The output should be identical to the entries that follow.

+ + +

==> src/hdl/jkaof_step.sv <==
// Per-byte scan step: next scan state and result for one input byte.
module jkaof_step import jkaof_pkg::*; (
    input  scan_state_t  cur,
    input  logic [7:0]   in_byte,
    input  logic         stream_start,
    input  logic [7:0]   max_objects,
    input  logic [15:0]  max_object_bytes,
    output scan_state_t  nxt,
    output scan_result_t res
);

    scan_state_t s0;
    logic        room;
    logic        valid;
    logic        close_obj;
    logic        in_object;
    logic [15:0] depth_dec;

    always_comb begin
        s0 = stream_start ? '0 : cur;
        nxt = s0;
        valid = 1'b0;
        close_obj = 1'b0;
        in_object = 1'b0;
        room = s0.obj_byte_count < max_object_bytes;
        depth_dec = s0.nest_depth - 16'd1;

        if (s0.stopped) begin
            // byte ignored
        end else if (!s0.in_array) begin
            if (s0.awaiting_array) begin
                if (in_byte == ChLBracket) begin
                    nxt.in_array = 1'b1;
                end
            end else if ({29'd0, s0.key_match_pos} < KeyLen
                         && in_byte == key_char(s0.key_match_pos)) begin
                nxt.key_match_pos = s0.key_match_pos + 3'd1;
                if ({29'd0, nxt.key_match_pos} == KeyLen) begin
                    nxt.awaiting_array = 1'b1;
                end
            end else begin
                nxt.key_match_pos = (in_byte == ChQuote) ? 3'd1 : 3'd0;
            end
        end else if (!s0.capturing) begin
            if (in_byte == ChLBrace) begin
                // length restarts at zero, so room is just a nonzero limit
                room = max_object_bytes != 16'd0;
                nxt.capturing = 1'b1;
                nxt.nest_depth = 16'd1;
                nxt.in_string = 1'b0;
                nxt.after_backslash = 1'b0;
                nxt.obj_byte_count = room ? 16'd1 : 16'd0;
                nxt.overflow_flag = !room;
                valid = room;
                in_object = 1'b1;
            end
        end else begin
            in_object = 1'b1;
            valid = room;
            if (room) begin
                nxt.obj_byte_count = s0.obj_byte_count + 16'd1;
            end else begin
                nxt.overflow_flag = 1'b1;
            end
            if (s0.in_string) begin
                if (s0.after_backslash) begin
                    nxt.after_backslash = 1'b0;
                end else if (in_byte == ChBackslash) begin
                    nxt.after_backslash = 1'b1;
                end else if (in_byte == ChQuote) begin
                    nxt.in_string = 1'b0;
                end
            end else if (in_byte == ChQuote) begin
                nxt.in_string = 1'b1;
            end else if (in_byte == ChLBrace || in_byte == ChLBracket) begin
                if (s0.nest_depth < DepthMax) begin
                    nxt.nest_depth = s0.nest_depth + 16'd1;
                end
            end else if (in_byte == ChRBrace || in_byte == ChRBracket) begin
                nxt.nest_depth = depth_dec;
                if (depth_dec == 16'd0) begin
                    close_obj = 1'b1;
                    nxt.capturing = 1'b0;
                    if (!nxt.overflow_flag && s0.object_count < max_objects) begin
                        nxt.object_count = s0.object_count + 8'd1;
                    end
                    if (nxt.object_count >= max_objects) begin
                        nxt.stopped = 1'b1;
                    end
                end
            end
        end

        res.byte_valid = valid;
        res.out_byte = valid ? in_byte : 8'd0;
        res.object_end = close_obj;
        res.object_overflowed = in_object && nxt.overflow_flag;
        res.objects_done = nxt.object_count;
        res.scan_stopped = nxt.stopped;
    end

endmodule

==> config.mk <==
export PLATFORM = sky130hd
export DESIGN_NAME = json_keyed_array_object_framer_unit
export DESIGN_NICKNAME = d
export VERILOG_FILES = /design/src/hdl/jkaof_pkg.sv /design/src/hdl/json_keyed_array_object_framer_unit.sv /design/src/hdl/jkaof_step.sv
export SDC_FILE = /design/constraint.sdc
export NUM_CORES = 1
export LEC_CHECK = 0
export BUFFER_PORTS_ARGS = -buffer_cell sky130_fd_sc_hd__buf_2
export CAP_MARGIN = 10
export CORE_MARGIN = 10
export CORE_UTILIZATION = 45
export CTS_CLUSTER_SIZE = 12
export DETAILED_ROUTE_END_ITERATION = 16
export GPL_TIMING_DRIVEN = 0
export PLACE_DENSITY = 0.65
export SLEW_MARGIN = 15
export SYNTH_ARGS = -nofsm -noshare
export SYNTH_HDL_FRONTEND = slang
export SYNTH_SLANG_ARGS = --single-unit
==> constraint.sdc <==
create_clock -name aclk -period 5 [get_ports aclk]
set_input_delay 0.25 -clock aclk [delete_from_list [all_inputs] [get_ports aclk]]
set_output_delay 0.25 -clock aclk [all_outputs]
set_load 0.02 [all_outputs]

+ + +

#### Task response:
==> src/hdl/jkaof_step.sv <==
// Per-byte scan step: next scan state and result for one input byte.
module jkaof_step import jkaof_pkg::*; (
    input  scan_state_t  cur,
    input  logic [7:0]   in_byte,
    input  logic         stream_start,
    input  logic [7:0]   max_objects,
    input  logic [15:0]  max_object_bytes,
    output scan_state_t  nxt,
    output scan_result_t res
);

    scan_state_t s0;
    logic        room;
    logic        valid;
    logic        close_obj;
    logic        in_object;
    logic [15:0] depth_dec;

    always_comb begin
        s0 = stream_start ? '0 : cur;
        nxt = s0;
        valid = 1'b0;
        close_obj = 1'b0;
        in_object = 1'b0;
        room = s0.obj_byte_count < max_object_bytes;
        depth_dec = s0.nest_depth - 16'd1;

        if (s0.stopped) begin
            // byte ignored
        end else if (!s0.in_array) begin
            if (s0.awaiting_array) begin
                if (in_byte == ChLBracket) begin
                    nxt.in_array = 1'b1;
                end
            end else if ({29'd0, s0.key_match_pos} < KeyLen
                         && in_byte == key_char(s0.key_match_pos)) begin
                nxt.key_match_pos = s0.key_match_pos + 3'd1;
                if ({29'd0, nxt.key_match_pos} == KeyLen) begin
                    nxt.awaiting_array = 1'b1;
                end
            end else begin
                nxt.key_match_pos = (in_byte == ChQuote) ? 3'd1 : 3'd0;
            end
        end else if (!s0.capturing) begin
            if (in_byte == ChLBrace) begin
                // length restarts at zero, so room is just a nonzero limit
                room = max_object_bytes != 16'd0;
                nxt.capturing = 1'b1;
                nxt.nest_depth = 16'd1;
                nxt.in_string = 1'b0;
                nxt.after_backslash = 1'b0;
                nxt.obj_byte_count = room ? 16'd1 : 16'd0;
                nxt.overflow_flag = !room;
                valid = room;
                in_object = 1'b1;
            end
        end else begin
            in_object = 1'b1;
            valid = room;
            if (room) begin
                nxt.obj_byte_count = s0.obj_byte_count + 16'd1;
            end else begin
                nxt.overflow_flag = 1'b1;
            end
            if (s0.in_string) begin
                if (s0.after_backslash) begin
                    nxt.after_backslash = 1'b0;
                end else if (in_byte == ChBackslash) begin
                    nxt.after_backslash = 1'b1;
                end else if (in_byte == ChQuote) begin
                    nxt.in_string = 1'b0;
                end
            end else if (in_byte == ChQuote) begin
                nxt.in_string = 1'b1;
            end else if (in_byte == ChLBrace || in_byte == ChLBracket) begin
                if (s0.nest_depth < DepthMax) begin
                    nxt.nest_depth = s0.nest_depth + 16'd1;
                end
            end else if (in_byte == ChRBrace || in_byte == ChRBracket) begin
                nxt.nest_depth = depth_dec;
                if (depth_dec == 16'd0) begin
                    close_obj = 1'b1;
                    nxt.capturing = 1'b0;
                    if (!nxt.overflow_flag && s0.object_count < max_objects) begin
                        nxt.object_count = s0.object_count + 8'd1;
                    end
                    if (nxt.object_count >= max_objects) begin
                        nxt.stopped = 1'b1;
                    end
                end
            end
        end

        res.byte_valid = valid;
        res.out_byte = valid ? in_byte : 8'd0;
        res.object_end = close_obj;
        res.object_overflowed = in_object && nxt.overflow_flag;
        res.objects_done = nxt.object_count;
        res.scan_stopped = nxt.stopped;
    end

endmodule

==> config.mk <==
export PLATFORM = sky130hd
export DESIGN_NAME = json_keyed_array_object_framer_unit
export DESIGN_NICKNAME = d
export VERILOG_FILES = /design/src/hdl/jkaof_pkg.sv /design/src/hdl/json_keyed_array_object_framer_unit.sv /design/src/hdl/jkaof_step.sv
export SDC_FILE = /design/constraint.sdc
export NUM_CORES = 1
export LEC_CHECK = 0
export BUFFER_PORTS_ARGS = -buffer_cell sky130_fd_sc_hd__buf_2
export CAP_MARGIN = 10
export CORE_MARGIN = 10
export CORE_UTILIZATION = 45
export CTS_CLUSTER_SIZE = 12
export DETAILED_ROUTE_END_ITERATION = 16
export GPL_TIMING_DRIVEN = 0
export PLACE_DENSITY = 0.65
export SLEW_MARGIN = 15
export SYNTH_ARGS = -nofsm -noshare
export SYNTH_HDL_FRONTEND = slang
export SYNTH_SLANG_ARGS = --single-unit
==> constraint.sdc <==
create_clock -name aclk -period 5 [get_ports aclk]
set_input_delay 0.25 -clock aclk [delete_from_list [all_inputs] [get_ports aclk]]
set_output_delay 0.25 -clock aclk [all_outputs]
set_load 0.02 [all_outputs]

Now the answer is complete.